VOICE FROM THE SOUTH

By FR. EMETERIO BARCELON, SJ

Fr. Emeterio Barcelon, SJ Fr. Emeterio Barcelon, SJ

When an army moves forward against the enemy, there should be time to take a pause and assess its strengths and losses. So too in the spiritual life there is need to check the damage suffered during the past year of combat in life. It just happens that the coronavirus has given us a double opportunity to do the checking. In a spiritual retreat we assess the opportunities that we have had in increasing our love for Jesus. And of course we must check where sin has made a possible inroad on our spiritual health. Recalling the great commandments: Love God above all else (including self) and the second of loving our neighbor as ourselves. The spiritual retreat of St. Ignatius was for about thirty days with four breaks. This was to orient the retreat ant for all his life.  To renew the memory of this retreat there is a yearly eight-day retreat. At this time we are to check if we are still on the path we set for ourselves. Any plan made by military generals or business tycoons must have a periodic review if the overall plan is still being followed. At the same time, be on the outlook for opportunities to increase our love for Jesus.

In business, you need a yearly audit to check the health of your enterprise.  How healthy is our company? Can we give an increase in our dividend to our stockholders and an increase in the salaries of our workers, or at least a bonus for success?  However, if it has done poorly, how can we improve performance?
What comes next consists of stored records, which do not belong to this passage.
## src/rtl/irq_trig_pkg.sv

```systemverilog
package irq_trig_pkg;

  typedef enum logic [1:0] {
    TRIG_LVL_LO    = 2'd0,
    TRIG_EDGE_FALL = 2'd1,
    TRIG_LVL_HI    = 2'd2,
    TRIG_EDGE_RISE = 2'd3
  } trig_mode_e;

  // Byte offsets of the three registers for each address layout.
  function automatic int unsigned ctrl_off(input int unsigned layout);
    ctrl_off = 0;
    if (layout > 2) ctrl_off = 0;
  endfunction

  function automatic int unsigned pend_off(input int unsigned layout);
    case (layout)
      2:       pend_off = 8;
      default: pend_off = 4;
    endcase
  endfunction

  function automatic int unsigned en_off(input int unsigned layout);
    case (layout)
      1:       en_off = 52;
      2:       en_off = 4;
      default: en_off = 8;
    endcase
  endfunction

  function automatic logic is_edge(input trig_mode_e m);
    is_edge = (m == TRIG_EDGE_FALL) || (m == TRIG_EDGE_RISE);
  endfunction

endpackage

```

## src/rtl/irq_sync.sv

```systemverilog
module irq_sync #(
  parameter int STAGES = 2
) (
  input  logic clk,
  input  logic rst_n,
  input  logic din,
  output logic dout
);
  logic [STAGES-1:0] chain_q;

  generate
    for (genvar g = 0; g < STAGES; g++) begin : g_stage
      if (g == 0) begin : g_first
        always_ff @(posedge clk or negedge rst_n) begin
          if (!rst_n) chain_q[g] <= 1'b0;
          else        chain_q[g] <= din;
        end
      end else begin : g_next
        always_ff @(posedge clk or negedge rst_n) begin
          if (!rst_n) chain_q[g] <= 1'b0;
          else        chain_q[g] <= chain_q[g-1];
        end
      end
    end
  endgenerate

  assign dout = chain_q[STAGES-1];
endmodule

```

## src/rtl/irq_trig_detect.sv

```systemverilog
module irq_trig_detect
  import irq_trig_pkg::*;
(
  input  logic       clk,
  input  logic       rst_n,
  input  logic       lvl,
  input  trig_mode_e mode,
  output logic       evt
);
  logic prev_q;

  always_ff @(posedge clk or negedge rst_n) begin
    if (!rst_n) prev_q <= 1'b0;
    else        prev_q <= lvl;
  end

  always_comb begin
    unique case (mode)
      TRIG_LVL_LO:    evt = ~lvl;
      TRIG_EDGE_FALL: evt = prev_q & ~lvl;
      TRIG_LVL_HI:    evt = lvl;
      TRIG_EDGE_RISE: evt = lvl & ~prev_q;
      default:        evt = 1'b0;
    endcase
  end
endmodule

```

## src/rtl/irq_regfile.sv

```systemverilog
module irq_regfile
  import irq_trig_pkg::*;
#(
  parameter int          DATA_W = 32,
  parameter int          ADDR_W = 8,
  parameter int unsigned LAYOUT = 0
) (
  input  logic              clk,
  input  logic              rst_n,
  input  logic [ADDR_W-1:0] bus_addr,
  input  logic              bus_wr,
  input  logic [DATA_W-1:0] bus_wdata,
  input  logic              bus_rd,
  output logic [DATA_W-1:0] bus_rdata,
  input  logic              evt,
  output trig_mode_e        mode,
  output logic              pend,
  output logic              en,
  output logic              clr_hit,
  output logic              irq_out
);
  localparam logic [ADDR_W-1:0] A_CTRL = ADDR_W'(ctrl_off(LAYOUT));
  localparam logic [ADDR_W-1:0] A_PEND = ADDR_W'(pend_off(LAYOUT));
  localparam logic [ADDR_W-1:0] A_EN   = ADDR_W'(en_off(LAYOUT));

  logic [DATA_W-1:0] ctrl_q;
  logic              pend_q, en_q, out_q;
  logic              hit_ctrl, hit_pend, hit_en;

  assign hit_ctrl = (bus_addr == A_CTRL);
  assign hit_pend = (bus_addr == A_PEND);
  assign hit_en   = (bus_addr == A_EN);
  assign clr_hit  = bus_wr & hit_pend & bus_wdata[0];

  always_ff @(posedge clk or negedge rst_n) begin
    if (!rst_n) begin
      ctrl_q <= '0;
      en_q   <= 1'b0;
    end else if (bus_wr) begin
      if (hit_ctrl) ctrl_q <= bus_wdata;
      if (hit_en)   en_q   <= bus_wdata[0];
    end
  end

  // Set has priority over a same-cycle clear.
  always_ff @(posedge clk or negedge rst_n) begin
    if (!rst_n) pend_q <= 1'b0;
    else        pend_q <= evt | (pend_q & ~clr_hit);
  end

  always_ff @(posedge clk or negedge rst_n) begin
    if (!rst_n) out_q <= 1'b0;
    else        out_q <= pend_q & en_q;
  end

  always_comb begin
    bus_rdata = '0;
    if (bus_rd) begin
      if (hit_ctrl)      bus_rdata = ctrl_q;
      else if (hit_pend) bus_rdata = DATA_W'(pend_q);
      else if (hit_en)   bus_rdata = DATA_W'(en_q);
    end
  end

  assign mode    = trig_mode_e'(ctrl_q[1:0]);
  assign pend    = pend_q;
  assign en      = en_q;
  assign irq_out = out_q;
endmodule

```

## src/rtl/irq_trig_ctrl.sv

```systemverilog
module irq_trig_ctrl
  import irq_trig_pkg::*;
#(
  parameter int          DATA_W      = 32,
  parameter int          ADDR_W      = 8,
  parameter int unsigned LAYOUT      = 0,
  parameter int          SYNC_STAGES = 2
) (
  input  logic              clk,
  input  logic              rst_n,
  input  logic              irq_in,
  input  logic [ADDR_W-1:0] bus_addr,
  input  logic              bus_wr,
  input  logic [DATA_W-1:0] bus_wdata,
  input  logic              bus_rd,
  output logic [DATA_W-1:0] bus_rdata,
  output logic              irq_out
);
  logic       sync_lvl, evt, pend, en, clr_hit;
  trig_mode_e mode;

  irq_sync #(.STAGES(SYNC_STAGES)) u_sync (
    .clk(clk), .rst_n(rst_n), .din(irq_in), .dout(sync_lvl)
  );

  irq_trig_detect u_detect (
    .clk(clk), .rst_n(rst_n), .lvl(sync_lvl), .mode(mode), .evt(evt)
  );

  irq_regfile #(.DATA_W(DATA_W), .ADDR_W(ADDR_W), .LAYOUT(LAYOUT)) u_regs (
    .clk(clk), .rst_n(rst_n),
    .bus_addr(bus_addr), .bus_wr(bus_wr), .bus_wdata(bus_wdata),
    .bus_rd(bus_rd), .bus_rdata(bus_rdata),
    .evt(evt), .mode(mode), .pend(pend), .en(en),
    .clr_hit(clr_hit), .irq_out(irq_out)
  );
endmodule

```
Similarly in our review of our spiritual life during this Holy Week, we have to make a good assessment. Do we love Jesus more now than last year? Where are the weaknesses? Where are the strengths? Are our practices in good shape? Is our adoration of Jesus better?  Do we love our neighbor  just a little bit better? Do we go out our way to help the neglected? After all this is all that the Lord asks of us.

In the spiritual exercises of St. Ignatius of Loyola, he divides the time into four parts. The initial part is on the basics like: Is there sin that has crept into our lives? If not, then we move on to the life of Christ. He spent 30 years living a simple ordinary life in Nazareth.  This is what we call the hidden life. If he spent so many years in ordinary living, we should not worry about our living an ordinary life. He must have worked as a carpenter and fetched water for the house and cleaned the house and the kitchen. We should not worry that we can offer our ordinary life to Him. At this point St. Ignatius challenges our resolve to give more of ourselves for the promotion of the kingdom of Jesus on earth.  It is the “more” that is challenging. It is no longer the doing of the good but of the better.  We can all improve just a little bit more. Once we have settled on this “little bit more,” St. Ignatius wants us to remember the suffering of Jesus on the Cross. If He loved us so much as to suffer the Cross, can we not do the little bit more that we see we can do for love of Him and His kingdom?

Then we move to the last tranche of our retreat. We review how victorious he was  over death and suffering.  He offers us victory over sin and death. He offers us the joys of heaven and the kingdom of His Father in heaven. The end is glorious with Him.  There is nothing else but victory. It is all a question of giving of giving of ourselves to Him in return for His giving Himself in love for us. HOLY WEEK IS THE TIME TO MAKE A SPIRITUAL RETREAT. (Some say that the sauna bath at 56o centigrade kills the coronavirus.  Are they using the sauna as a cure?)